The impact of long-term ART on TL and cancer in PLWH is a matter of debate. Therefore, this study investigated the relationship between ART administration and relative telomere length (RTL) in PLWH, including those without a cancer history, those with non-AIDS-defining cancer (NADC), and those with AIDS-defining cancer (ADC). Although telomere shortening is well documented in untreated HIV cases, it is still not fully understood how long-term antiretroviral therapy (ART) may alter this process and how these changes may be specifically linked to oncogenesis.

2. Materials and Methods

2.1 Ethics Statement

This study was conducted following the Declaration of Helsinki and approved by the Ethics Committee of the HUPE/UERJ (N° 14189113.2.0000.5259 approved in 2019). Written informed consent was obtained from all participants.

2.2 Study Participants

Seventy-eight PLWH were included in this study. They were monitored regularly every 6 months and used an ART regimen for at least 6 months. All of them were ≥18 years. Participants were divided into 2 groups: 57 (73%) in the HIV-only group and 21 (27%) in the HIV/Cancer group. Within the HIV/Cancer group, 12 participants had non-defining cancer (NADC), and 9 had AIDS-defining cancer (ADC).

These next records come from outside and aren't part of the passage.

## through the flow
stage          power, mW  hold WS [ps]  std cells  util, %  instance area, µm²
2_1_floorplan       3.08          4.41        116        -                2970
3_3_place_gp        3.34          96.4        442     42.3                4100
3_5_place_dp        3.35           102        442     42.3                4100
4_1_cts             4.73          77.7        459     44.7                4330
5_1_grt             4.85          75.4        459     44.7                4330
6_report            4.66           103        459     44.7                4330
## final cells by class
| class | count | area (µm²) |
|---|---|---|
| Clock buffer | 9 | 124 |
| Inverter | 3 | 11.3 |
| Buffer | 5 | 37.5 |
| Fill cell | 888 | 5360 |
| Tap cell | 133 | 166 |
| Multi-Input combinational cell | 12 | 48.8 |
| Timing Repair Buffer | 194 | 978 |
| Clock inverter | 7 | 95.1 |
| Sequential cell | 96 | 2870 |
`src/hdl/fetchPkg.sv`:
```
package fetchPkg;

  // address and data geometry
  localparam int AddrWidth = 32;
  localparam int XLen = 64;
  localparam int OffsetBits = 5;
  localparam int IndexBits = 6;
  localparam int TagBits = 21;
  localparam int NumSets = 64;
  localparam int LineBeats = 4;
  localparam int NumWays = 2;

  // byte offset inside one 64-bit word
  localparam int WordBits = 3;
  localparam int BeatBits = OffsetBits - WordBits;
  localparam int LineBits = LineBeats * XLen;

  // memory side flow control
  localparam int MemCredits = 2;
  localparam int CreditBits = $clog2(MemCredits + 1);

  // victim LFSR start value, must be nonzero
  localparam logic [15:0] LfsrSeed = 16'hACE1;

  typedef enum logic {
    BusReadLine,
    BusReadWord
  } busOpE;

  typedef enum logic {
    PeerIcache,
    PeerUncached
  } peerIdE;

  typedef struct packed {
    logic [AddrWidth-1:0] addr;
  } coreReqT;

  typedef struct packed {
    logic [XLen-1:0] data;
  } coreRespT;

  typedef struct packed {
    logic [AddrWidth-1:0] addr;
    busOpE                op;
    peerIdE               id;
  } memReqT;

  typedef struct packed {
    logic [XLen-1:0] data;
    peerIdE          id;
    logic            last;
  } memRespT;

  typedef enum logic [2:0] {
    CsIdle,
    CsCompare,
    CsMiss,
    CsRefill,
    CsReplace
  } cacheStateE;

endpackage

```
`src/hdl/memBusArbiter.sv`:
```
`timescale 1ns/10ps

module memBusArbiter
  import fetchPkg::*;
(
  input  logic    clk,
  input  logic    rst_n,
  input  logic    icReqValid_i,
  input  memReqT  icReq_i,
  output logic    icGrant_o,
  output logic    icRespValid_o,
  output memRespT icResp_o,
  input  logic    ucReqValid_i,
  input  memReqT  ucReq_i,
  output logic    ucGrant_o,
  output logic    ucRespValid_o,
  output memRespT ucResp_o,
  output logic    memReqValid_o,
  output memReqT  memReq_o,
  input  logic    memCredit_i,
  input  logic    memRespValid_i,
  input  memRespT memResp_i
);

  // peer that wins a tie in the next cycle
  peerIdE prio;
  logic [CreditBits-1:0] credits;
  logic canIssue;

  assign canIssue = (credits != '0);

  assign icGrant_o = canIssue && icReqValid_i && (!ucReqValid_i || (prio == PeerIcache));
  assign ucGrant_o = canIssue && ucReqValid_i && (!icReqValid_i || (prio == PeerUncached));

  assign memReqValid_o = icGrant_o || ucGrant_o;
  assign memReq_o = icGrant_o ? icReq_i : ucReq_i;

  // return beats steered by id
  assign icRespValid_o = memRespValid_i && (memResp_i.id == PeerIcache);
  assign ucRespValid_o = memRespValid_i && (memResp_i.id == PeerUncached);
  assign icResp_o = memResp_i;
  assign ucResp_o = memResp_i;

  always_ff @(posedge clk or negedge rst_n) begin
    if (!rst_n) begin
      prio <= PeerIcache;
    end else if (memReqValid_o) begin
      // the loser of this grant goes first next time
      prio <= icGrant_o ? PeerUncached : PeerIcache;
    end
  end

  // issue takes a credit, a returned credit gives one back
  always_ff @(posedge clk or negedge rst_n) begin
    if (!rst_n) begin
      credits <= CreditBits'(MemCredits);
    end else begin
      unique case ({memReqValid_o, memCredit_i})
        2'b10: begin
          credits <= credits - 1'b1;
        end
        2'b01: begin
          credits <= credits + 1'b1;
        end
        default: begin
          credits <= credits;
        end
      endcase
    end
  end

endmodule

```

All participants were recruited between February 2019 and August 2022 at the Infectious and Parasitic Diseases outpatient clinic of the Pedro Ernesto University Hospital (HUPE), in Rio de Janeiro, Brazil. Relevant demographic and clinical information were collected from each patient, as follows: age, gender, duration of ART or combined ART (cART) regimen, CD4+ T-cell counts, history of cancer, and previous co-infection. HIV-uninfected adult participants ≥18 years old (n = 163) from both genders and without sexually transmitted infections or cancer, were included in this study as a control group (mean age: 51.2 years). All participants signed the Informed Consent Form and answered the questionnaire voluntarily. Individuals with mental illness or disorders or with inherited genetic disorders were excluded from the study. They also consented to the collection of a blood sample for molecular assays.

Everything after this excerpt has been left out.